“Oh. You can’t see it, can you?” Marek started to laugh. “Sefa forgot she is the size of a thimble and hid it out of your sight.”
“I am a perfectly standard height! I cannot be blamed for befriending a woman tall enough to tickle the moon,” Sefa protested.
I crouched by the plant. Wedged behind its curtain of yellowing leaves, a woven straw basket held a dozen sesame-seed candies. I loved these brittle, tooth-chipping squares. I always made a point to search for them at market if I’d saved enough to spare the cost.
“They used the good honey, not the chalky one,” Marek added.
“Happy birthday, Sylvia,” Sefa said. “As a courtesy, I will refrain from hugging you.”
First Rory, now this? I cleared my throat. In a village of empty stomachs and dying fields, every kindness came at a price. “You just wanted to see me smile with sesame in my teeth.”
Marek smirked. “Ah, yes, our grand scheme is unveiled. We wanted to ruin your smile that emerges once every fifteen years.”

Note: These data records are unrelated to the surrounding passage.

### src/rtl/lut_equation_loader.sv
// Serial writer for a bank of LUT6 cells: one equation bit per cycle, with
// an optional read-back pass that flags any bit that did not stick.
module lut_equation_loader
    import lut_loader_pkg::*;
#(
    parameter int NUM_LUTS = 32,
    parameter int ID_W     = 5,
    parameter int VERIFY   = 1
) (
    input  logic                  clock,
    input  logic                  reset,
    input  logic                  in_valid,
    output logic                  in_ready,
    input  logic [ID_W-1:0]       in_lut_id,
    input  logic [LUT_BITS-1:0]   in_equation,
    output logic [NUM_LUTS-1:0]   lut_we,
    output logic                  lut_data,
    output logic [LUT_ADDR_W-1:0] lut_addr,
    input  logic [NUM_LUTS-1:0]   lut_q,
    output logic                  busy,
    output logic                  done,
    output logic                  error
);

    localparam logic [LUT_ADDR_W-1:0] LAST_ADDR = LUT_ADDR_W'(LUT_BITS - 1);

    state_t                  state;
    logic [ID_W-1:0]         id_q;
    logic [LUT_BITS-1:0]     eq_q;
    logic                    miss_q;

    logic                    accept;
    logic                    id_ok;
    logic [NUM_LUTS-1:0]     dec_we;
    logic [LUT_ADDR_W-1:0]   next_addr;
    logic [NUM_LUTS-1:0]     q_sh;
    logic                    rd_miss;

    assign in_ready  = (state == ST_IDLE);
    assign accept    = in_valid && in_ready;
    assign next_addr = lut_addr + 1'b1;

    // Read-back selects the target cell by shifting rather than indexing,
    // so ID_W may be wider than the bank index.
    assign q_sh    = lut_q >> id_q;
    assign rd_miss = (q_sh[0] != eq_q[lut_addr]);

    lut_we_decoder #(
        .NUM_LUTS (NUM_LUTS),
        .ID_W     (ID_W)
    ) u_we_decoder (
        .id    (in_lut_id),
        .en    (accept),
        .we    (dec_we),
        .id_ok (id_ok)
    );

    always_ff @(posedge clock or posedge reset) begin
        if (reset) begin
            state    <= ST_IDLE;
            id_q     <= '0;
            eq_q     <= '0;
            miss_q   <= 1'b0;
            lut_we   <= '0;
            lut_data <= 1'b0;
            lut_addr <= '0;
            busy     <= 1'b0;
            done     <= 1'b0;
            error    <= 1'b0;
        end else begin
            done  <= 1'b0;
            error <= 1'b0;
            case (state)
                ST_IDLE: begin
                    if (accept) begin
                        id_q     <= in_lut_id;
                        eq_q     <= in_equation;
                        miss_q   <= 1'b0;
                        busy     <= 1'b1;
                        lut_addr <= '0;
                        if (id_ok) begin
                            state    <= ST_WRITE;
                            lut_we   <= dec_we;
                            lut_data <= in_equation[0];
                        end else begin
                            state <= ST_DONE;
                            done  <= 1'b1;
                            error <= 1'b1;
                        end
                    end
                end
                ST_WRITE: begin
                    lut_addr <= next_addr;
                    if (lut_addr == LAST_ADDR) begin
                        lut_we   <= '0;
                        lut_data <= 1'b0;
                        if (VERIFY != 0) begin
                            state <= ST_VERIFY;
                        end else begin
                            state <= ST_DONE;
                            done  <= 1'b1;
                        end
                    end else begin
                        lut_data <= eq_q[next_addr];
                    end
                end
                ST_VERIFY: begin
                    lut_addr <= next_addr;
                    miss_q   <= miss_q | rd_miss;
                    // The final compare is folded straight into error.
                    if (lut_addr == LAST_ADDR) begin
                        state <= ST_DONE;
                        done  <= 1'b1;
                        error <= miss_q | rd_miss;
                    end
                end
                ST_DONE: begin
                    state <= ST_IDLE;
                    busy  <= 1'b0;
                end
                default: begin
                    state <= ST_IDLE;
                end
            endcase
        end
    end

endmodule
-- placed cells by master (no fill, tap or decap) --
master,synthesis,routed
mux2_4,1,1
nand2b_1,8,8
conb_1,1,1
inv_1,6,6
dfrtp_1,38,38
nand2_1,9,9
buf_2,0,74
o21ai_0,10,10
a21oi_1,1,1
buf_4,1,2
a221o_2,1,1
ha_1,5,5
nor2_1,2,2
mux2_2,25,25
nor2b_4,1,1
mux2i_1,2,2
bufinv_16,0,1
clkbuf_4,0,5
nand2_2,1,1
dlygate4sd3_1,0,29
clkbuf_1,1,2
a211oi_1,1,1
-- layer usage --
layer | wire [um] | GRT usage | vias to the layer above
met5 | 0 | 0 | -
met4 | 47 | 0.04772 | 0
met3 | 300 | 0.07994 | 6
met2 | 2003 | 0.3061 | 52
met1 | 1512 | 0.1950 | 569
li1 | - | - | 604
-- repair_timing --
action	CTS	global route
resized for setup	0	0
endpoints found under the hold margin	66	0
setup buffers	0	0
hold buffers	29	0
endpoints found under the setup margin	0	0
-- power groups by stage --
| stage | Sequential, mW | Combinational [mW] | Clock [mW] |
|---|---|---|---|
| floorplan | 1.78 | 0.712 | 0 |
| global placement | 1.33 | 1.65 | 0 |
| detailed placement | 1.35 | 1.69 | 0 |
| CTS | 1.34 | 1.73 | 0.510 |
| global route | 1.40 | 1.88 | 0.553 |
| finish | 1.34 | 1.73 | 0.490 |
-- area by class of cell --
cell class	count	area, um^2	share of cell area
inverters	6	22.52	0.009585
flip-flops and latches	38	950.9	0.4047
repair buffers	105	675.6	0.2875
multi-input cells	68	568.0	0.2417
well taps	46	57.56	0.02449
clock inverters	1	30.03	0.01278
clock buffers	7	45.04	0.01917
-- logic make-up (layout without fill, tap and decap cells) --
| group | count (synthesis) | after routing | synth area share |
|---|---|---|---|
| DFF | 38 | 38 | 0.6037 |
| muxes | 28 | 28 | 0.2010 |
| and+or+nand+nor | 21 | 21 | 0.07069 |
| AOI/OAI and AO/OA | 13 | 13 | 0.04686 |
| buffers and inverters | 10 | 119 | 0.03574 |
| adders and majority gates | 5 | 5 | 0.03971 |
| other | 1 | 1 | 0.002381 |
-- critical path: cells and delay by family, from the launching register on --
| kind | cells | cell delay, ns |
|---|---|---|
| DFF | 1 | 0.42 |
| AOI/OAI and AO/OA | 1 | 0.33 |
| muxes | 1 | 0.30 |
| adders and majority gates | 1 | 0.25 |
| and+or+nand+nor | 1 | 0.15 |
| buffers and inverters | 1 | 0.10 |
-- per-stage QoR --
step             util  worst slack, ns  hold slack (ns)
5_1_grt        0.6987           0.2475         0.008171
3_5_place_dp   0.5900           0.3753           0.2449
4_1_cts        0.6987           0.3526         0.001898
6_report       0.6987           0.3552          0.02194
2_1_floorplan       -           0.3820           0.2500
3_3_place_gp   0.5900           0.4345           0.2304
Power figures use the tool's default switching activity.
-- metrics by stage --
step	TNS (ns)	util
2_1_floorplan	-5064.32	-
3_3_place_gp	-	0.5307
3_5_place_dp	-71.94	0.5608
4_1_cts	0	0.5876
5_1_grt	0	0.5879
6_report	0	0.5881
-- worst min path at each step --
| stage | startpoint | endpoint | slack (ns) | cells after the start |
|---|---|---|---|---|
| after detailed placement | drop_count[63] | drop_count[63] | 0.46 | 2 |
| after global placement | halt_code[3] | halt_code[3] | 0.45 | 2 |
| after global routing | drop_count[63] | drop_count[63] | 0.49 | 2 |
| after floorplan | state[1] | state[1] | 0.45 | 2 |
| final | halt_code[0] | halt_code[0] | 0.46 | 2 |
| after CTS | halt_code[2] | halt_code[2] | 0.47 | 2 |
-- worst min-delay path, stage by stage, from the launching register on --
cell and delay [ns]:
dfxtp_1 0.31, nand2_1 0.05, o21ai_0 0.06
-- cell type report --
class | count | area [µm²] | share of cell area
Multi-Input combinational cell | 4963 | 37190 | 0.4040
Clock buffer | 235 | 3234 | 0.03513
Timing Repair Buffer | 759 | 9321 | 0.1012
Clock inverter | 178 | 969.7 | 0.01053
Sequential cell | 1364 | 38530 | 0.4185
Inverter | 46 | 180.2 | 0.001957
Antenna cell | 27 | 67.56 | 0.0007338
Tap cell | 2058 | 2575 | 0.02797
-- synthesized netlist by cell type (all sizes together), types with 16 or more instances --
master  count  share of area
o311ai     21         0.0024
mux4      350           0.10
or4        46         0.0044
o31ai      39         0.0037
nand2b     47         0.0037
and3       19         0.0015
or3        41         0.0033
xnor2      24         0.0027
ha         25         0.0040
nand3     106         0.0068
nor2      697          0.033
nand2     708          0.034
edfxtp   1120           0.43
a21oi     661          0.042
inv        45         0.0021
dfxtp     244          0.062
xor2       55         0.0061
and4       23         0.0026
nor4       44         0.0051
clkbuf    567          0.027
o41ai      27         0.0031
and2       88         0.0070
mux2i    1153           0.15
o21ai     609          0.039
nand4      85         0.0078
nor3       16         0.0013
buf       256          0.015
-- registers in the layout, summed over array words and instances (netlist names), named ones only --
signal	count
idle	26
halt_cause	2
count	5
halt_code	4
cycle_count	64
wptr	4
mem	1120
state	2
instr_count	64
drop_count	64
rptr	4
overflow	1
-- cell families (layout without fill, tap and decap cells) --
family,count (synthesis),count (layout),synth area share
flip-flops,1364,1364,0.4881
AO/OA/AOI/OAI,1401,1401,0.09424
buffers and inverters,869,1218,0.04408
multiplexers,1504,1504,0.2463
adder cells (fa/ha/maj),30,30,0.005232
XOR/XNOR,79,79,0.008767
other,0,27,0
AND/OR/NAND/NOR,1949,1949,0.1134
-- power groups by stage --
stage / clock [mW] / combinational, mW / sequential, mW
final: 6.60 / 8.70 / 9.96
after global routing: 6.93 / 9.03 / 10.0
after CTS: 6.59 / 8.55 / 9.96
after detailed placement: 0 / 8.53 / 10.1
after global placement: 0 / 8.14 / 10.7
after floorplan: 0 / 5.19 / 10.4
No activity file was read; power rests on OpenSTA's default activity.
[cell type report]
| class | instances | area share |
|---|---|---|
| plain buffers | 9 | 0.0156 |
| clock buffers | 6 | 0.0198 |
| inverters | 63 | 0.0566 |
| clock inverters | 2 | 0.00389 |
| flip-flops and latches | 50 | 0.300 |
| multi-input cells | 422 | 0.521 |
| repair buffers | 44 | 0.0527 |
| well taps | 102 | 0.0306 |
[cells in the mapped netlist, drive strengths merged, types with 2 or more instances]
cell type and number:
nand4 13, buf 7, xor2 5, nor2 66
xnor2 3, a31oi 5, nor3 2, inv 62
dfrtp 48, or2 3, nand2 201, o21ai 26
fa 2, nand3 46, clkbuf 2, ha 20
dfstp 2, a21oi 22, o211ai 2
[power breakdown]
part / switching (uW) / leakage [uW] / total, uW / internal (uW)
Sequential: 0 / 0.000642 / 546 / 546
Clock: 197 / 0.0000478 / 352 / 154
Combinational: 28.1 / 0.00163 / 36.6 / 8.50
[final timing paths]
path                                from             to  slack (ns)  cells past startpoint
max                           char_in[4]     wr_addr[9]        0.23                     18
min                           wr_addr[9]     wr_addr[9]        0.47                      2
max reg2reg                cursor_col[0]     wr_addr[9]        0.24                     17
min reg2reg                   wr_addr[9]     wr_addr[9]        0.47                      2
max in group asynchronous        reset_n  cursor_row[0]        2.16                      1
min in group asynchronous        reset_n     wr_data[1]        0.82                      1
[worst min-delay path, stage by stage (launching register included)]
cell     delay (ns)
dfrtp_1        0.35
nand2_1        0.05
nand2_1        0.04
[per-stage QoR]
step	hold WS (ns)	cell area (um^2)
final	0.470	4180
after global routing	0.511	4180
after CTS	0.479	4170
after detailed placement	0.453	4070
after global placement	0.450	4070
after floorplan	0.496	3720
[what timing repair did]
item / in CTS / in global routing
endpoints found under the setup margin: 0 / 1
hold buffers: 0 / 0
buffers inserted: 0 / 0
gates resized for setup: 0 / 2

I slapped the back of his head. It was the most physical contact I could bear, but it expressed my gratitude.
We walked back to the keep and resettled around the extinguished firepit. Marek dug through the ash for any surviving seeds. Sefa lay back on the ground, her feet propped on Marek’s leg. “Arin or Felix?”
I slumped on my bed and set to the tedious task of coaxing my curls out of their knotted disaster of a braid. The sesame-seed candies were nestled safely in my wardrobe. The timing of these gifts could not have been better. As soon as Sefa and Marek fell asleep, I would collect what I needed for my trip back to the woods.
“Are names of the Nizahl and Omal Heirs.”
“Sylvia,” Sefa wheedled, tossing a seed at my forehead. “You have been selected to attend the Victor’s Ball on the arm of an Heir. Arin or Felix?”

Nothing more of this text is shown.